- YOUR TASK
Print the lines in the listing below that fall between the line with "layout by cell" and the line with "nand2 | 51 |", those two lines included, exactly as they stand and with nothing else.

- INPUT DATA
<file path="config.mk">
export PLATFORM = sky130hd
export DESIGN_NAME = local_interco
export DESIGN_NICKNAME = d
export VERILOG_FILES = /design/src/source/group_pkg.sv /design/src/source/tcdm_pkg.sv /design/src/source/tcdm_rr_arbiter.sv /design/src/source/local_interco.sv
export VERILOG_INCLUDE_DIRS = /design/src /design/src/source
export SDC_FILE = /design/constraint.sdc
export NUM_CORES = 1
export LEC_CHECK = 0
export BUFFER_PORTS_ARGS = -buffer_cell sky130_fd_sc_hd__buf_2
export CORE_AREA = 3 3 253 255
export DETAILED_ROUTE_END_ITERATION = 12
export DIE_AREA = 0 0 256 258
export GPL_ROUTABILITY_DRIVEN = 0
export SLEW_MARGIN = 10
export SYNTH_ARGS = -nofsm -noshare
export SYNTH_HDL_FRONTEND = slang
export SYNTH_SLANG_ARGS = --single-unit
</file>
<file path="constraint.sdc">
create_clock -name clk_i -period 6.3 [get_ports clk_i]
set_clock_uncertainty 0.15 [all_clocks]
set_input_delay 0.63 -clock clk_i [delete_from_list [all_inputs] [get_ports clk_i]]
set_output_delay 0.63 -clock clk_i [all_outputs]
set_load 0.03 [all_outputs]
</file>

--

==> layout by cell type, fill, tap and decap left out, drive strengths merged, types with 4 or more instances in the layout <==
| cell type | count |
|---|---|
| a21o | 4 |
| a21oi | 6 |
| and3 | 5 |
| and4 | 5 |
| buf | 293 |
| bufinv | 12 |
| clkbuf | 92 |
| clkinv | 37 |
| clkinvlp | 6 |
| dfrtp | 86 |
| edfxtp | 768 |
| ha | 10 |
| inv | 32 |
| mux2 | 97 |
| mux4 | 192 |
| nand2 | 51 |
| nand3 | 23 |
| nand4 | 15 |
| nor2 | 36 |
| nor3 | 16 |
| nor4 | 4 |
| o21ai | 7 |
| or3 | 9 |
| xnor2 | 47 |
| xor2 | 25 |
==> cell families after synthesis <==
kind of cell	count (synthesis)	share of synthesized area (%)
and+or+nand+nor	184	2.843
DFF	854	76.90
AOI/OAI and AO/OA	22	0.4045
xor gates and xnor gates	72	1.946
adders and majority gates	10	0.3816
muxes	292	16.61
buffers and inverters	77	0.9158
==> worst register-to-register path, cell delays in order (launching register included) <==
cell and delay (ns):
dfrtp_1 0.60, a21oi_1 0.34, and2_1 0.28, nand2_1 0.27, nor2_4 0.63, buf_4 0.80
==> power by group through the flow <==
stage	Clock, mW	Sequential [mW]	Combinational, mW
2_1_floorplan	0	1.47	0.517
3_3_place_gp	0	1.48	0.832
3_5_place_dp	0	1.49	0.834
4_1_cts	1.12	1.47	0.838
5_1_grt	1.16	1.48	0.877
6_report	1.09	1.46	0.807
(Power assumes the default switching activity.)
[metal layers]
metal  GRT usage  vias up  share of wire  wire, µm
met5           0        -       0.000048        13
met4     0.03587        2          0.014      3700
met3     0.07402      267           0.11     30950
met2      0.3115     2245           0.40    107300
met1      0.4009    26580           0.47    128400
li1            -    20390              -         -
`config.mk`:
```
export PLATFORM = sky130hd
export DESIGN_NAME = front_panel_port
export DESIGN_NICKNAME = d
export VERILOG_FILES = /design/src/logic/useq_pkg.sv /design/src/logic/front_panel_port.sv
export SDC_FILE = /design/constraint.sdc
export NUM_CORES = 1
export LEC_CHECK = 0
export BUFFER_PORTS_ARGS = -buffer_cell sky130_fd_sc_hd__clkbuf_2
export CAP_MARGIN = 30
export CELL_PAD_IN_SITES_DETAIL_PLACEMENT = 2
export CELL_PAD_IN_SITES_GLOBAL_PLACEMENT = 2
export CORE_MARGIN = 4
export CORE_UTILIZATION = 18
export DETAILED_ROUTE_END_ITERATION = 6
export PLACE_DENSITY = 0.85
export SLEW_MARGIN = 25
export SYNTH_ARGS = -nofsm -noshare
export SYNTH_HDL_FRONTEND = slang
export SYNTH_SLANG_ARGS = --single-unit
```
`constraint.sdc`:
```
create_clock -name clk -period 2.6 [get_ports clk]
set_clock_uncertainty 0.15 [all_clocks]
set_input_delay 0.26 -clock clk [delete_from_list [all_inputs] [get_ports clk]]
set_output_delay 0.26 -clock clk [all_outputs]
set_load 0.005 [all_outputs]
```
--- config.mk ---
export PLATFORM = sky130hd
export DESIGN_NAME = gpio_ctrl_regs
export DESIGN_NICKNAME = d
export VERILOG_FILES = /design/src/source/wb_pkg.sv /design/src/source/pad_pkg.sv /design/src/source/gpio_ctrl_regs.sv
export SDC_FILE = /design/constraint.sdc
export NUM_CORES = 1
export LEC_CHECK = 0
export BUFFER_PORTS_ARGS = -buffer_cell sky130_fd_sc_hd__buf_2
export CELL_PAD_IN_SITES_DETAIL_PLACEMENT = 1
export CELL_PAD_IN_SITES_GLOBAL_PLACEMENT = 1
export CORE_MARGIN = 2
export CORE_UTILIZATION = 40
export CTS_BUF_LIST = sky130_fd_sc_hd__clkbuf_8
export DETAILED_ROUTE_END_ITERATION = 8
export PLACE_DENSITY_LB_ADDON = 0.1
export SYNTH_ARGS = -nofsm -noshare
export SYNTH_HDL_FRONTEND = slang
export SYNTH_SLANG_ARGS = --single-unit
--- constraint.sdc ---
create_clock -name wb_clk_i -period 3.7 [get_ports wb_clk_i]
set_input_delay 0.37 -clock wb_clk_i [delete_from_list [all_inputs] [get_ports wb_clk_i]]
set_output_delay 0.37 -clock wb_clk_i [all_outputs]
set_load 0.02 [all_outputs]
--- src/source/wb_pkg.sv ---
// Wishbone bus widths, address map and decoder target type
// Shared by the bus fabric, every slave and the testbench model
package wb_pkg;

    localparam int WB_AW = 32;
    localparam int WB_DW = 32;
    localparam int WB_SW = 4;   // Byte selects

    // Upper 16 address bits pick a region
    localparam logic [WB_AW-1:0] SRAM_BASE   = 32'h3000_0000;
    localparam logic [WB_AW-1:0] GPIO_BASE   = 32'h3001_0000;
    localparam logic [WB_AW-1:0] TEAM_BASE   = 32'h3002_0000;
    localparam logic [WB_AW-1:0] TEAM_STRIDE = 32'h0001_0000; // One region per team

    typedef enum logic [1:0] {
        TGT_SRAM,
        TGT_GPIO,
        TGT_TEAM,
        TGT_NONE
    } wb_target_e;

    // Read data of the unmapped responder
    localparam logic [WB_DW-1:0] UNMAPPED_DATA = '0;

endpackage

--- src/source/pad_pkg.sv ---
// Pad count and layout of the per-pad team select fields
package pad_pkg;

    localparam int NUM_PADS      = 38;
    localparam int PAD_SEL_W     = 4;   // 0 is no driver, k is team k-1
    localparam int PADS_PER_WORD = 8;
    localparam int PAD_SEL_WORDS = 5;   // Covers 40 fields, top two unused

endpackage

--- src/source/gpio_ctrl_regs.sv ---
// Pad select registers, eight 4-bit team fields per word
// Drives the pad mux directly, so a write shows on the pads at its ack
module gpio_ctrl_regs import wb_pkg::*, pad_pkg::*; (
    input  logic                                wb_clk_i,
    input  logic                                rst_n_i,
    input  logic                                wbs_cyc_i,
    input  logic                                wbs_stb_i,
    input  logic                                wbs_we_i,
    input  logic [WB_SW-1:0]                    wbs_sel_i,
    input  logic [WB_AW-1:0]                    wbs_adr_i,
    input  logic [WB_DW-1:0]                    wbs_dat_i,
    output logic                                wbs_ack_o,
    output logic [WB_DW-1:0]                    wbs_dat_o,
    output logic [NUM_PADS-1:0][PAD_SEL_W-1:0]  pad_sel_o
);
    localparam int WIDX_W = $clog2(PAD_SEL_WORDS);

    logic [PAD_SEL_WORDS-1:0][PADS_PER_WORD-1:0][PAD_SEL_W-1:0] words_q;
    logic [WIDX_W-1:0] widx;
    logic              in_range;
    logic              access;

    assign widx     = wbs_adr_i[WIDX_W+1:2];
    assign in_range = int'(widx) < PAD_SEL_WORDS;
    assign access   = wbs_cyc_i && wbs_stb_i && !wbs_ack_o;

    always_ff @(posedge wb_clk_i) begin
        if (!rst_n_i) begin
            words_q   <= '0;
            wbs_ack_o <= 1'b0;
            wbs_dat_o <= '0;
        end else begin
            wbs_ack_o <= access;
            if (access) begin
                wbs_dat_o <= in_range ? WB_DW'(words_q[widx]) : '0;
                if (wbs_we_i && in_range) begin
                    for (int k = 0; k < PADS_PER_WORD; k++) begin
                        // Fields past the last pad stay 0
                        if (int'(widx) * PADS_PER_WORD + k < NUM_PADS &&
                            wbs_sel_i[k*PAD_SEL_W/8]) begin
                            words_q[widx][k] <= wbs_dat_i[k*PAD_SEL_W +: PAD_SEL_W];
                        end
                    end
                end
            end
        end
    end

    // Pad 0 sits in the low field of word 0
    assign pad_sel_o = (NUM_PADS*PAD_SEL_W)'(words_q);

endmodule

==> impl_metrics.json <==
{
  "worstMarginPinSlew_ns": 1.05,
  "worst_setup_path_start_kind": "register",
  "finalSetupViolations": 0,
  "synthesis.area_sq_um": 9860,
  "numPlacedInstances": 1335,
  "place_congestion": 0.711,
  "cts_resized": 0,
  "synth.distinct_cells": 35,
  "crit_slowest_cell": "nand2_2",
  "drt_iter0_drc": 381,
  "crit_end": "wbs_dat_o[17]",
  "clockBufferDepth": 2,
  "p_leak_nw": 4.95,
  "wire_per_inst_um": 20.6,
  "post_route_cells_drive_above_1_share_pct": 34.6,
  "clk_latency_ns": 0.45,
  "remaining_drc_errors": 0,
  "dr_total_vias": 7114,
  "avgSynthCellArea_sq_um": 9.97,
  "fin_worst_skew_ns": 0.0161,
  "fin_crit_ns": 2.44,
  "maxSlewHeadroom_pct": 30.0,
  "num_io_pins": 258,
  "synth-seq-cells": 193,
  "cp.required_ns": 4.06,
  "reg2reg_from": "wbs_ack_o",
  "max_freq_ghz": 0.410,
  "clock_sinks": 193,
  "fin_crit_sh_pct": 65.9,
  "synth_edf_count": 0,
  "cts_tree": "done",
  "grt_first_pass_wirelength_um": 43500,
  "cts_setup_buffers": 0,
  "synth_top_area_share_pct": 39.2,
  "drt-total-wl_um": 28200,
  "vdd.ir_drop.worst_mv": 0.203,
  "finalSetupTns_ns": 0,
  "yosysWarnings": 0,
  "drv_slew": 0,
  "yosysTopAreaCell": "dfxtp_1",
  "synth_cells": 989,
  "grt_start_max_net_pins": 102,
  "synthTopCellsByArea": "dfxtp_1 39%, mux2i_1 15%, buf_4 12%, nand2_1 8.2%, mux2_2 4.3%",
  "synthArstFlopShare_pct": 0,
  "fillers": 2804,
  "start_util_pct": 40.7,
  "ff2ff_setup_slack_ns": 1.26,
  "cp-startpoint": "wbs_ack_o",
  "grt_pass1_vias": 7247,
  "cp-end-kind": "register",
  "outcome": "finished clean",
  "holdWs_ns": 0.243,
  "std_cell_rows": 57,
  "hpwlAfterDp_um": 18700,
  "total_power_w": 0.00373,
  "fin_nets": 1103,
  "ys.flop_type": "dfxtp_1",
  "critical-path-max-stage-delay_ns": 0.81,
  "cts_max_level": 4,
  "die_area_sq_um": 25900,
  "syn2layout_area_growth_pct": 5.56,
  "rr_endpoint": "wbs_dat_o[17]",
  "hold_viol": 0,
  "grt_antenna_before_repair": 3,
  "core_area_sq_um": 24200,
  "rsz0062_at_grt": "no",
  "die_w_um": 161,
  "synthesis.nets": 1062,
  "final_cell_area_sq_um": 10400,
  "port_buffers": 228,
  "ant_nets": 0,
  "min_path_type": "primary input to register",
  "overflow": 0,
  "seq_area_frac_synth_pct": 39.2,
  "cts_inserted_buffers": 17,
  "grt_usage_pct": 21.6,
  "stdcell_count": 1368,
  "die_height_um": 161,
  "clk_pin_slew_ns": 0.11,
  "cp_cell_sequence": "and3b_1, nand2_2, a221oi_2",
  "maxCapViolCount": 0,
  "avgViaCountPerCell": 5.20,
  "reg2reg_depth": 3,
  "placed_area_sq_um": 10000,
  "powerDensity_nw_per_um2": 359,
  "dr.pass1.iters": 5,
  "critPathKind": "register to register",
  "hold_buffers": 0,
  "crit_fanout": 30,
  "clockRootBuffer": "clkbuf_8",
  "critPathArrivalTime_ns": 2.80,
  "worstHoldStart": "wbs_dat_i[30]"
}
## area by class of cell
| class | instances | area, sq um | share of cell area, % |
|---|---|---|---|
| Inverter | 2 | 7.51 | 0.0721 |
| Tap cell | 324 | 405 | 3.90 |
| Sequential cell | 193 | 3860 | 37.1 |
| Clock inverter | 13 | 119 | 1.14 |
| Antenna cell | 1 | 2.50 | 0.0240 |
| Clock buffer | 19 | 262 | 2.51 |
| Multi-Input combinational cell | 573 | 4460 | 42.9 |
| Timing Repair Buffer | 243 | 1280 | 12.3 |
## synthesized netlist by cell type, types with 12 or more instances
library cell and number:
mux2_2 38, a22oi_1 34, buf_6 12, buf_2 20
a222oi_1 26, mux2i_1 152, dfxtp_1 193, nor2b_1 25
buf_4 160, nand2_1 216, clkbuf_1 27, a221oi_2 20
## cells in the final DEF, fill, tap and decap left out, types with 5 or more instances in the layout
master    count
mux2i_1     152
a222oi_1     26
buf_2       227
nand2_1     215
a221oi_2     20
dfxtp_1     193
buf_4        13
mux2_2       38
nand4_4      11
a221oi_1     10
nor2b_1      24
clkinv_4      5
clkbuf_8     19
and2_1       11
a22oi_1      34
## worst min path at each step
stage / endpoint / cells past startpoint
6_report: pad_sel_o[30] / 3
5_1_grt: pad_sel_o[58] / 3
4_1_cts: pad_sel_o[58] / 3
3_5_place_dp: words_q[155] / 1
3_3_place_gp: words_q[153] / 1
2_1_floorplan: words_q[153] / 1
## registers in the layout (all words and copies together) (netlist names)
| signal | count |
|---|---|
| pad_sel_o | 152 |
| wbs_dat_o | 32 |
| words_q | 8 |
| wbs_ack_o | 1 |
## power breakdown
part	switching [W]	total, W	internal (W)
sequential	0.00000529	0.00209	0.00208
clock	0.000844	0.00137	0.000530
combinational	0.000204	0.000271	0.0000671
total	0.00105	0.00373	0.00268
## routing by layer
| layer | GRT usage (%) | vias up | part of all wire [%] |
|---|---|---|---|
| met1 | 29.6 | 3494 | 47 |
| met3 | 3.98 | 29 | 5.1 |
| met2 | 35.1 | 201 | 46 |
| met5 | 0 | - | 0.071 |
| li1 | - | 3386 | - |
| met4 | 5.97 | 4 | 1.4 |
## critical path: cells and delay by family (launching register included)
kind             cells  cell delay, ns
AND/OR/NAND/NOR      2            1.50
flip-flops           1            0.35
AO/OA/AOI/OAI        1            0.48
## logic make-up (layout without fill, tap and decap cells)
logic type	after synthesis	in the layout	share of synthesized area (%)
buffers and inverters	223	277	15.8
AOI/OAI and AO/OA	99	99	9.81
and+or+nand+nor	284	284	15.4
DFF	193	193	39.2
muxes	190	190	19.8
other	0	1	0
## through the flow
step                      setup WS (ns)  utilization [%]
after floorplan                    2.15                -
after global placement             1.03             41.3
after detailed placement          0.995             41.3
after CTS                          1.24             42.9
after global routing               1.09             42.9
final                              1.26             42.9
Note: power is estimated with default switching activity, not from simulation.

...

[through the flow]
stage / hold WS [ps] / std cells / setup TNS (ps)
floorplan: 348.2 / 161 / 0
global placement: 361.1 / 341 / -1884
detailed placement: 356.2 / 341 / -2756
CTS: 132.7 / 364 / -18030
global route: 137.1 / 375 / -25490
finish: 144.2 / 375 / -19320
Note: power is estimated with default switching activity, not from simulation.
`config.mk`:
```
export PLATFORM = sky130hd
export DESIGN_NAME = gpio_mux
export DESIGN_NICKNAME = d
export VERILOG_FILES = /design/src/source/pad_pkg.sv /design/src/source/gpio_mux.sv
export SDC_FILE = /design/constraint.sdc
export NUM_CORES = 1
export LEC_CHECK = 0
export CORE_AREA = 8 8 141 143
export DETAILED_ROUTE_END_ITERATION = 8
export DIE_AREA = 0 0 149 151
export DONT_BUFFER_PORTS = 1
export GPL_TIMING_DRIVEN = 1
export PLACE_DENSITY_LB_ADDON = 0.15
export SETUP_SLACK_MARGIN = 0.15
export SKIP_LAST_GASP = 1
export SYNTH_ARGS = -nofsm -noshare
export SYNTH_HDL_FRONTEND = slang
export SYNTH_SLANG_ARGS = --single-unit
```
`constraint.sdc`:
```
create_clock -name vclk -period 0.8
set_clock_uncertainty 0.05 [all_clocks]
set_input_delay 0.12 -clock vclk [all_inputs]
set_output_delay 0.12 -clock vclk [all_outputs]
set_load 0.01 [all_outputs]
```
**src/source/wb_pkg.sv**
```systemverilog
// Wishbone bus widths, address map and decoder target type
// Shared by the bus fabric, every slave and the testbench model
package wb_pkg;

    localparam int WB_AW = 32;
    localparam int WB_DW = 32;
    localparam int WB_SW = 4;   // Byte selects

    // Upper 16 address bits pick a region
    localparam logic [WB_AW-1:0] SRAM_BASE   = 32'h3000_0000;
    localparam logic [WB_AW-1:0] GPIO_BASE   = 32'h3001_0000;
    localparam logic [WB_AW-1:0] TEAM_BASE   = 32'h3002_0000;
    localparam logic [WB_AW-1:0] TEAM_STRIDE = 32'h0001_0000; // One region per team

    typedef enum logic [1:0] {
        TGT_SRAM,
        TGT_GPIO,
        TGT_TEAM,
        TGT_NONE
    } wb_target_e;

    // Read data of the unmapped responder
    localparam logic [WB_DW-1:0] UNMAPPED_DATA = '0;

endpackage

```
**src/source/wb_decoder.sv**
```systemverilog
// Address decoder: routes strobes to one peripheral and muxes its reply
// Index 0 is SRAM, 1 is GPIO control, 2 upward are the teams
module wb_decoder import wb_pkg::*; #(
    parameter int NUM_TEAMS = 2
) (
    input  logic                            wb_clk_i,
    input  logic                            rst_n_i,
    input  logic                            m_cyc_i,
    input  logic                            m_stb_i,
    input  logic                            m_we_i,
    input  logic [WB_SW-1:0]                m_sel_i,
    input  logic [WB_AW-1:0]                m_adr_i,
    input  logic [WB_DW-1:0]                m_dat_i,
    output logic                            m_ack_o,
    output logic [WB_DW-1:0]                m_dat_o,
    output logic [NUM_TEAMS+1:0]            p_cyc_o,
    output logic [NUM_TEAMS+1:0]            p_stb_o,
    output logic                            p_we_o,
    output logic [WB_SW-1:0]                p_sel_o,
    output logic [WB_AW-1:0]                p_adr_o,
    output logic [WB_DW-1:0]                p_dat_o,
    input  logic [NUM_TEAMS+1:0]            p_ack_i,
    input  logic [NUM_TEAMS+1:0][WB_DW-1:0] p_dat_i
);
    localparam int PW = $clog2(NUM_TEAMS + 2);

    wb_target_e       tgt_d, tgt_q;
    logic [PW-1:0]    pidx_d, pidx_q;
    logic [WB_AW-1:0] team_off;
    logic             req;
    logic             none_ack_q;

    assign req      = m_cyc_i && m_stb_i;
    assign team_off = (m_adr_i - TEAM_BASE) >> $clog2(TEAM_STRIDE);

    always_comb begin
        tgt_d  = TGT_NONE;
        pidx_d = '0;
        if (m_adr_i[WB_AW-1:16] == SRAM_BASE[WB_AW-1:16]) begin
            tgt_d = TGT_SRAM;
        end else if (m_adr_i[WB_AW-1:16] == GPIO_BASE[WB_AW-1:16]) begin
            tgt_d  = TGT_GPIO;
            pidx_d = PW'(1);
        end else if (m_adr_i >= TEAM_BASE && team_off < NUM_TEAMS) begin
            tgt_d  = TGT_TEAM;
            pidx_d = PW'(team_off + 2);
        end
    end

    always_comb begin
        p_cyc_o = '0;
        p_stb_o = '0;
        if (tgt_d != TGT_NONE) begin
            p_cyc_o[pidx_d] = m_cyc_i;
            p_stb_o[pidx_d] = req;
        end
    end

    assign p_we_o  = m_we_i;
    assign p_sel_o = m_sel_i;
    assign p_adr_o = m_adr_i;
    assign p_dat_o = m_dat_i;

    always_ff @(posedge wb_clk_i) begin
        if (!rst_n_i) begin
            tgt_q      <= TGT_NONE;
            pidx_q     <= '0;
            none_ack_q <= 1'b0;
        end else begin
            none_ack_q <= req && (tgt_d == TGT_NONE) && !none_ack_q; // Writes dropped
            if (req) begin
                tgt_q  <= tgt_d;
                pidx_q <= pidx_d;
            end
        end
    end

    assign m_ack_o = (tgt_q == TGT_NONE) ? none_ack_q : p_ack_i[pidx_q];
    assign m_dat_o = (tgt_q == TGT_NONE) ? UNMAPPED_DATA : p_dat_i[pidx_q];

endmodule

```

- SOLUTION TO THE PROBLEM
==> layout by cell type, fill, tap and decap left out, drive strengths merged, types with 4 or more instances in the layout <==
| cell type | count |
|---|---|
| a21o | 4 |
| a21oi | 6 |
| and3 | 5 |
| and4 | 5 |
| buf | 293 |
| bufinv | 12 |
| clkbuf | 92 |
| clkinv | 37 |
| clkinvlp | 6 |
| dfrtp | 86 |
| edfxtp | 768 |
| ha | 10 |
| inv | 32 |
| mux2 | 97 |
| mux4 | 192 |
| nand2 | 51 |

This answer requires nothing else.